Guided SAM: Label-Efficient Part Segmentation
S. B. van Rooij, G. J. Burghouts
TL;DR
Guided SAM addresses the challenge of fine-grained object part segmentation with minimal supervision by learning positional prompts from coarse patch annotations and aggregating patches into ROIs to steer Segment-Anything Model. A patch-based pipeline—including prototypical patches, patch selection, patch annotation, and a guidance classifier—produces ROI-centered prompts that condition SAM for targeted part segmentation. On the CarParts dataset, Guided SAM outperforms prior methods, increasing average IoU from $0.37$ to $0.49$ while requiring patch annotations that are roughly five times cheaper to obtain than full part masks.

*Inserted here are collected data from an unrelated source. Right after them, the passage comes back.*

<file path="src/i2c_pkg.sv">
package i2c_pkg;
  localparam int CLK_NS       = 100;
  localparam int SCL_LOW_NS   = 5000;
  localparam int SCL_HIGH_NS  = 4000;
  localparam int HOLD_NS      = 4000;
  localparam int SCL_LOW_CYC  = (SCL_LOW_NS + CLK_NS - 1) / CLK_NS;
  localparam int SCL_HIGH_CYC = (SCL_HIGH_NS + CLK_NS - 1) / CLK_NS;
  localparam int HOLD_CYC     = (HOLD_NS + CLK_NS - 1) / CLK_NS;
  localparam int TICK_DIV     = 64;
  localparam int IDLE_SHIFT   = 9;

  localparam logic [3:0] OFS_CTRL   = 4'h0;
  localparam logic [3:0] OFS_OWN    = 4'h1;
  localparam logic [3:0] OFS_DATA   = 4'h2;
  localparam logic [3:0] OFS_STAT   = 4'h3;
  localparam logic [3:0] OFS_SLT_HI = 4'h9;
  localparam logic [3:0] OFS_SLT_LO = 4'hA;

  localparam logic [7:0] SLT_HI_RST = 8'h00;
  localparam logic [7:0] SLT_LO_RST = 8'h00;
  localparam logic [6:0] OWN_RST    = 7'h00;

  localparam int C_EN   = 0;
  localparam int C_ACK  = 1;
  localparam int C_TCK  = 2;
  localparam int C_STA  = 3;
  localparam int C_STO  = 4;
  localparam int C_RSTA = 5;

  localparam int S_BUSY = 0;
  localparam int S_MST  = 1;
  localparam int S_SLV  = 2;
  localparam int S_SRW  = 3;
  localparam int S_DONE = 4;
  localparam int S_ARB  = 5;
  localparam int S_NACK = 6;
  localparam int S_AERR = 7;
  localparam int S_LTO  = 8;
  localparam int S_IDLE = 9;

  typedef struct packed {
    logic        wr;
    logic        rd;
    logic [3:0]  addr;
    logic [15:0] wdata;
  } reg_req_t;

  typedef struct packed {
    logic scl;
    logic sda;
  } lines_t;

  typedef enum logic [2:0] {
    M_IDLE, M_START, M_BITS, M_WAIT, M_STOP_A, M_STOP_B, M_RSTA_A, M_RSTA_B
  } mst_st_t;

  typedef enum logic [1:0] {T_LOW, T_WAIT, T_HIGH} tmr_st_t;
endpackage

</file>
<file path="src/scl_timer.sv">
`timescale 1ns/1ps
module scl_timer
  import i2c_pkg::*;
#(
  parameter int LOW_CYC  = SCL_LOW_CYC,
  parameter int HIGH_CYC = SCL_HIGH_CYC
)(
  input  wire logic clk,
  input  wire logic rst,
  input  wire logic run,
  input  wire logic scl_in,
  output logic      hold_low
);
  typedef struct packed {
    tmr_st_t    ph;
    logic [7:0] cnt;
  } tmr_t;

  tmr_t st_ff;
  tmr_t nxt;

  always_comb begin
    nxt = st_ff;
    nxt.cnt = st_ff.cnt + 8'h01;
    if (!run) begin
      nxt.ph = T_LOW;
      nxt.cnt = '0;
    end else begin
      unique case (st_ff.ph)
        T_LOW: if (st_ff.cnt == 8'(LOW_CYC - 1)) nxt.ph = T_WAIT;
        T_WAIT: begin
          // another device may still hold the line low
          nxt.cnt = '0;
          if (scl_in) nxt.ph = T_HIGH;
        end
        T_HIGH: begin
          if (!scl_in || st_ff.cnt == 8'(HIGH_CYC - 1)) begin
            nxt.ph = T_LOW;
            nxt.cnt = '0;
          end
        end
        default: nxt.ph = T_LOW;
      endcase
    end
  end

  assign hold_low = run & (st_ff.ph == T_LOW);

  always_ff @(posedge clk or posedge rst) begin
    if (rst) begin
      st_ff <= '{ph: T_LOW, cnt: 8'h00};
    end else begin
      st_ff <= nxt;
    end
  end

  a_low_after_fall:
    assert property (@(posedge clk) disable iff (rst)
      (run && st_ff.ph == T_HIGH && !scl_in) |=> (hold_low || !run))
    else $error("clock low period not started on falling edge");
endmodule

</file>
<file path="src/timeout_unit.sv">
`timescale 1ns/1ps
module timeout_unit
  import i2c_pkg::*;
#(
  parameter int DIV = TICK_DIV
)(
  input  wire logic        clk,
  input  wire logic        rst,
  input  wire lines_t      lines_in,
  input  wire logic        tck_fast,
  input  wire logic [15:0] threshold,
  output logic             low_timeout,
  output logic             bus_idle
);
  localparam int PW = $clog2(DIV);

  typedef struct packed {
    logic [PW-1:0] pre;
    logic [15:0]   low_cnt;
    logic [15:0]   high_cnt;
    logic          fired;
  } tmo_t;

  tmo_t st_ff;
  tmo_t nxt;
  logic tick;

  assign tick = tck_fast | (st_ff.pre == PW'(DIV - 1));

  always_comb begin
    nxt = st_ff;
    nxt.pre = tick ? '0 : st_ff.pre + 1'b1;
    if (lines_in.scl) begin
      nxt.low_cnt = '0;
      nxt.fired = 1'b0;
    end else if (tick && st_ff.low_cnt != '1) begin
      nxt.low_cnt = st_ff.low_cnt + 16'h0001;
    end
    if (low_timeout) nxt.fired = 1'b1;
    if (lines_in.scl && lines_in.sda) begin
      if (tick && st_ff.high_cnt != '1) nxt.high_cnt = st_ff.high_cnt + 16'h0001;
    end else begin
      nxt.high_cnt = '0;
    end
  end

  // one pulse per low interval; zero threshold disables
  assign low_timeout = (threshold != 16'h0000) && !st_ff.fired &&
                       !lines_in.scl && st_ff.low_cnt > threshold;
  assign bus_idle = st_ff.high_cnt > 16'(threshold >> IDLE_SHIFT);

  always_ff @(posedge clk or posedge rst) begin
    if (rst) begin
      st_ff <= '0;
    end else begin
      st_ff <= nxt;
    end
  end

  a_lto_cause:
    assert property (@(posedge clk) disable iff (rst)
      low_timeout |-> (threshold != 16'h0000) && !lines_in.scl)
    else $error("low timeout without cause");

  a_idle_drop:
    assert property (@(posedge clk) disable iff (rst)
      !(lines_in.scl && lines_in.sda) |=> !bus_idle)
    else $error("bus idle kept while a line is low");
endmodule

</file>
<file path="src/i2c_engine.sv">
`timescale 1ns/1ps
module i2c_engine
  import i2c_pkg::*;
(
  input  wire logic     clk,
  input  wire logic     rst,
  input  wire reg_req_t req,
  output logic [15:0]   rdata,
  input  wire lines_t   lines_in,
  output lines_t        lines_out,
  output lines_t        lines_oe
);
  typedef struct packed {
    logic        en;
    logic        ack_en;
    logic        tck_fast;
    logic [6:0]  own;
    logic [7:0]  slt_hi;
    logic [7:0]  slt_lo;
    logic [7:0]  tx;
    logic [7:0]  rx;
    logic [7:0]  sh;
    logic [3:0]  bitn;
    mst_st_t     mst;
    logic        master;
    logic        listen;
    logic        addr_ph;
    logic        xmit;
    logic        slv;
    logic        srw;
    logic        busy;
    logic        go;
    logic        done;
    logic        arb;
    logic        nack;
    logic        aerr;
    logic        lto;
    logic        mhold;
    logic        stretch;
    logic        run;
    logic [7:0]  cnt;
    logic        scl_prev;
    logic        sda_prev;
    logic        scl_oe;
    logic        sda_oe;
    logic [15:0] rdata;
  } state_t;

  localparam state_t RST_ST = '{slt_hi: SLT_HI_RST, slt_lo: SLT_LO_RST,
                                own: OWN_RST, mst: M_IDLE, default: '0};

  state_t st_ff;
  state_t nxt;
  logic   scl;
  logic   sda;
  logic   fall;
  logic   rise;
  logic   start_det;
  logic   stop_det;
  logic   engaged;
  logic   own_hit;
  logic   ack_want;
  logic   hold_end;
  logic   wr_ctrl;
  logic   wr_stat;
  logic   tmr_hold;
  logic   lto_pulse;
  logic   bus_idle;

  assign scl       = lines_in.scl;
  assign sda       = lines_in.sda;
  assign fall      = st_ff.scl_prev & ~scl;
  assign rise      = ~st_ff.scl_prev & scl;
  assign start_det = scl & st_ff.scl_prev & st_ff.sda_prev & ~sda;
  assign stop_det  = scl & st_ff.scl_prev & ~st_ff.sda_prev & sda;
  assign engaged   = st_ff.master | st_ff.listen;
  assign own_hit   = st_ff.en & (st_ff.sh[7:1] == st_ff.own);
  assign ack_want  = st_ff.addr_ph ? (own_hit & ~st_ff.master) : st_ff.ack_en;
  assign hold_end  = st_ff.cnt == 8'(HOLD_CYC - 1);
  assign wr_ctrl   = req.wr && req.addr == OFS_CTRL;
  assign wr_stat   = req.wr && req.addr == OFS_STAT;

  // write-one-to-clear; a set applied later in the process wins
  function automatic logic kept(logic cur, int pos);
    return cur & ~(wr_stat & req.wdata[pos]);
  endfunction

  always_comb begin
    nxt = st_ff;
    nxt.scl_prev = scl;
    nxt.sda_prev = sda;
    nxt.rdata = '0;
    nxt.done = kept(st_ff.done, S_DONE);
    nxt.arb = kept(st_ff.arb, S_ARB);
    nxt.aerr = kept(st_ff.aerr, S_AERR);
    nxt.lto = kept(st_ff.lto, S_LTO);
    if (lto_pulse) nxt.lto = 1'b1;

    if (req.wr) begin
      case (req.addr)
        OFS_CTRL: begin
          nxt.en = req.wdata[C_EN];
          nxt.ack_en = req.wdata[C_ACK];
          nxt.tck_fast = req.wdata[C_TCK];
        end
        OFS_OWN: nxt.own = req.wdata[7:1];
        OFS_DATA: begin
          nxt.tx = req.wdata[7:0];
          nxt.go = 1'b1;
        end
        OFS_SLT_HI: nxt.slt_hi = req.wdata[7:0];
        OFS_SLT_LO: nxt.slt_lo = req.wdata[7:0];
        default: ;
      endcase
    end

    if (req.rd) begin
      case (req.addr)
        OFS_CTRL: begin
          nxt.rdata[C_EN] = st_ff.en;
          nxt.rdata[C_ACK] = st_ff.ack_en;
          nxt.rdata[C_TCK] = st_ff.tck_fast;
        end
        OFS_OWN: nxt.rdata = {8'h00, st_ff.own, 1'b0};
        OFS_DATA: nxt.rdata = {8'h00, st_ff.rx};
        OFS_STAT: begin
          nxt.rdata[S_BUSY] = st_ff.busy;
          nxt.rdata[S_MST] = st_ff.master;
          nxt.rdata[S_SLV] = st_ff.slv;
          nxt.rdata[S_SRW] = st_ff.srw;
          nxt.rdata[S_DONE] = st_ff.done;
          nxt.rdata[S_ARB] = st_ff.arb;
          nxt.rdata[S_NACK] = st_ff.nack;
          nxt.rdata[S_AERR] = st_ff.aerr;
          nxt.rdata[S_LTO] = st_ff.lto;
          nxt.rdata[S_IDLE] = bus_idle;
        end
        OFS_SLT_HI: nxt.rdata = {8'h00, st_ff.slt_hi};
        OFS_SLT_LO: nxt.rdata = {8'h00, st_ff.slt_lo};
        default: ;
      endcase
    end

    if (start_det) begin
      nxt.busy = 1'b1;
      nxt.bitn = '0;
      nxt.addr_ph = 1'b1;
      nxt.slv = 1'b0;
      nxt.nack = 1'b0;
      nxt.stretch = 1'b0;
      nxt.listen = ~st_ff.master & st_ff.en;
      nxt.xmit = st_ff.master;
      if (st_ff.master) nxt.sh = st_ff.tx;
      else nxt.sda_oe = 1'b0;
    end

    if (engaged && rise) begin
      if (st_ff.bitn < 4'h8) begin
        nxt.sh = {st_ff.sh[6:0], sda};
        nxt.bitn = st_ff.bitn + 4'h1;
        if (st_ff.master && st_ff.xmit && st_ff.sh[7] && !sda) begin
          // address bits keep shifting so our own address still matches
          nxt.master = 1'b0;
          nxt.mst = M_IDLE;
          nxt.run = 1'b0;
          nxt.sda_oe = 1'b0;
          nxt.arb = 1'b1;
          nxt.listen = 1'b1;
          nxt.xmit = 1'b0;
        end
      end else if (st_ff.bitn == 4'h8) begin
        nxt.bitn = 4'h9;
        nxt.addr_ph = 1'b0;
        if (st_ff.xmit) nxt.nack = sda;
        if (st_ff.addr_ph && !st_ff.master) begin
          if (own_hit) begin
            nxt.slv = 1'b1;
            nxt.srw = st_ff.sh[0];
            nxt.xmit = st_ff.sh[0];
          end else begin
            nxt.listen = 1'b0;
          end
        end else if (st_ff.addr_ph) begin
          nxt.xmit = ~st_ff.sh[0];
        end else if (!st_ff.master && st_ff.xmit && sda) begin
          nxt.listen = 1'b0;
          nxt.slv = 1'b0;
          nxt.xmit = 1'b0;
        end
      end
    end

    if (engaged && fall) begin
      if (st_ff.bitn < 4'h8) begin
        nxt.sda_oe = st_ff.xmit & ~st_ff.sh[7];
      end else if (st_ff.bitn == 4'h8) begin
        nxt.sda_oe = ~st_ff.xmit & ack_want;
      end else begin
        nxt.sda_oe = 1'b0;
        nxt.bitn = '0;
        nxt.rx = st_ff.sh;
        nxt.done = 1'b1;
        if (st_ff.master) begin
          nxt.mst = M_WAIT;
          nxt.mhold = 1'b1;
          nxt.run = 1'b0;
        end else if (st_ff.slv) begin
          // a data write left from before the byte must not end the stretch
          nxt.stretch = 1'b1;
          nxt.go = req.wr && req.addr == OFS_DATA;
        end
      end
    end

    // data write releases the stretch; first bit is driven in the same cycle
    if (st_ff.stretch && st_ff.go) begin
      nxt.stretch = 1'b0;
      nxt.go = 1'b0;
      if (st_ff.xmit) begin
        nxt.sh = st_ff.tx;
        nxt.sda_oe = ~st_ff.tx[7];
      end
    end

    unique case (st_ff.mst)
      M_IDLE: begin
        if (wr_ctrl && req.wdata[C_STA]) begin
          if (st_ff.tx[7:1] == st_ff.own) begin
            nxt.aerr = 1'b1;
          end else if (st_ff.busy || !st_ff.en) begin
            nxt.arb = 1'b1;
          end else begin
            nxt.master = 1'b1;
            nxt.listen = 1'b0;
            nxt.sda_oe = 1'b1;
            nxt.cnt = '0;
            nxt.go = 1'b0;
            nxt.mst = M_START;
          end
        end
      end
      M_START: begin
        nxt.cnt = st_ff.cnt + 8'h01;
        if (hold_end) begin
          nxt.mst = M_BITS;
          nxt.run = 1'b1;
        end
      end
      M_BITS: ;
      M_WAIT: begin
        // a failed byte leaves only stop or repeated start
        if (wr_ctrl && req.wdata[C_STO]) begin
          nxt.mst = M_STOP_A;
          nxt.sda_oe = 1'b1;
          nxt.cnt = '0;
        end else if (wr_ctrl && req.wdata[C_RSTA]) begin
          nxt.mst = M_RSTA_A;
          nxt.sda_oe = 1'b0;
          nxt.cnt = '0;
        end else if (st_ff.go && !st_ff.nack) begin
          nxt.go = 1'b0;
          nxt.mhold = 1'b0;
          nxt.run = 1'b1;
          nxt.mst = M_BITS;
          if (st_ff.xmit) begin
            nxt.sh = st_ff.tx;
            nxt.sda_oe = ~st_ff.tx[7];
          end
        end
      end
      M_STOP_A, M_RSTA_A: begin
        nxt.cnt = st_ff.cnt + 8'h01;
        if (hold_end) begin
          nxt.mhold = 1'b0;
          nxt.cnt = '0;
          nxt.mst = (st_ff.mst == M_STOP_A) ? M_STOP_B : M_RSTA_B;
        end
      end
      M_STOP_B: begin
        // waits out any stretch before the setup time runs
        if (scl) nxt.cnt = st_ff.cnt + 8'h01;
        if (scl && hold_end) nxt.sda_oe = 1'b0;
      end
      M_RSTA_B: begin
        if (scl) nxt.cnt = st_ff.cnt + 8'h01;
        if (scl && hold_end) begin
          nxt.sda_oe = 1'b1;
          nxt.cnt = '0;
          nxt.mst = M_START;
        end
      end
    endcase

    if (stop_det) begin
      nxt.busy = 1'b0;
      nxt.listen = 1'b0;
      nxt.slv = 1'b0;
      nxt.master = 1'b0;
      nxt.mst = M_IDLE;
      nxt.sda_oe = 1'b0;
      nxt.stretch = 1'b0;
      nxt.run = 1'b0;
      nxt.mhold = 1'b0;
    end

    nxt.scl_oe = tmr_hold | nxt.mhold | nxt.stretch;
  end

  always_ff @(posedge clk or posedge rst) begin
    if (rst) begin
      st_ff <= RST_ST;
    end else begin
      st_ff <= nxt;
    end
  end

  scl_timer u_timer (
    .clk      (clk),
    .rst      (rst),
    .run      (st_ff.run),
    .scl_in   (scl),
    .hold_low (tmr_hold)
  );

  timeout_unit u_timeout (
    .clk         (clk),
    .rst         (rst),
    .lines_in    (lines_in),
    .tck_fast    (st_ff.tck_fast),
    .threshold   ({st_ff.slt_hi, st_ff.slt_lo}),
    .low_timeout (lto_pulse),
    .bus_idle    (bus_idle)
  );

  // open drain: level is always low, only the enable moves
  assign lines_out = '0;
  assign lines_oe = '{scl: st_ff.scl_oe, sda: st_ff.sda_oe};
  assign rdata = st_ff.rdata;

  a_slt_hi_read:
    assert property (@(posedge clk) disable iff (rst)
      (req.rd && req.addr == OFS_SLT_HI) |=> rdata == {8'h00, $past(st_ff.slt_hi)})
    else $error("timeout high byte read wrong");

  a_slt_lo_read:
    assert property (@(posedge clk) disable iff (rst)
      (req.rd && req.addr == OFS_SLT_LO) |=> rdata == {8'h00, $past(st_ff.slt_lo)})
    else $error("timeout low byte read wrong");

  a_ack_own_match:
    assert property (@(posedge clk) disable iff (rst)
      (st_ff.listen && st_ff.addr_ph && st_ff.bitn == 4'h8 && st_ff.sda_oe)
      |-> st_ff.sh[7:1] == st_ff.own)
    else $error("slave acked a foreign address");

  a_single_role:
    assert property (@(posedge clk) disable iff (rst)
      !(st_ff.master && (st_ff.listen || st_ff.slv)))
    else $error("master and slave at once");

  a_arb_lost_drop:
    assert property (@(posedge clk) disable iff (rst)
      (st_ff.master && st_ff.xmit && rise && st_ff.bitn < 4'h8 &&
       st_ff.sh[7] && !sda)
      |=> !st_ff.master && !st_ff.sda_oe && st_ff.arb && st_ff.listen)
    else $error("arbitration loss not handled");

  a_start_bus_free:
    assert property (@(posedge clk) disable iff (rst)
      $rose(st_ff.master) |-> !$past(st_ff.busy))
    else $error("start issued on busy bus");

  a_sda_steady_high:
    assert property (@(posedge clk) disable iff (rst)
      (st_ff.mst == M_BITS && scl && st_ff.scl_prev) |=> $stable(st_ff.sda_oe))
    else $error("data changed while clock high");

  a_stretch_hold:
    assert property (@(posedge clk) disable iff (rst)
      (st_ff.slv && st_ff.bitn == 4'h9 && fall && !stop_det)
      |=> st_ff.stretch ##1 lines_oe.scl)
    else $error("slave did not stretch after byte");

  a_lto_sticky:
    assert property (@(posedge clk) disable iff (rst)
      (st_ff.lto && !(wr_stat && req.wdata[S_LTO])) |=> st_ff.lto)
    else $error("timeout flag lost without clear");
endmodule

</file>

The approach demonstrates a practical, data-efficient pathway to extend foundation models to part-level understanding with broad potential for robotics and recognition tasks.
Abstract
Localizing object parts precisely is essential for tasks such as object recognition and robotic manipulation. Recent part segmentation methods require extensive training data and labor-intensive annotations. Segment-Anything Model (SAM) has demonstrated good performance on a wide range of segmentation problems, but requires (manual) positional prompts to guide it where to segment. Furthermore, since it has been trained on full objects instead of object parts, it is prone to over-segmentation of parts. To address this, we propose a novel approach that guides SAM towards the relevant object parts. Our method learns positional prompts from coarse patch annotations that are easier and cheaper to acquire. We train classifiers on image patches to identify part classes and aggregate patches into regions of interest (ROIs) with positional prompts. SAM is conditioned on these ROIs and prompts. This approach, termed `Guided SAM', enhances efficiency and reduces manual effort, allowing effective part segmentation with minimal labeled data. We demonstrate the efficacy of Guided SAM on a dataset of car parts, improving the average IoU on state of the art models from 0.37 to 0.49 with annotations that are on average five times more efficient to acquire.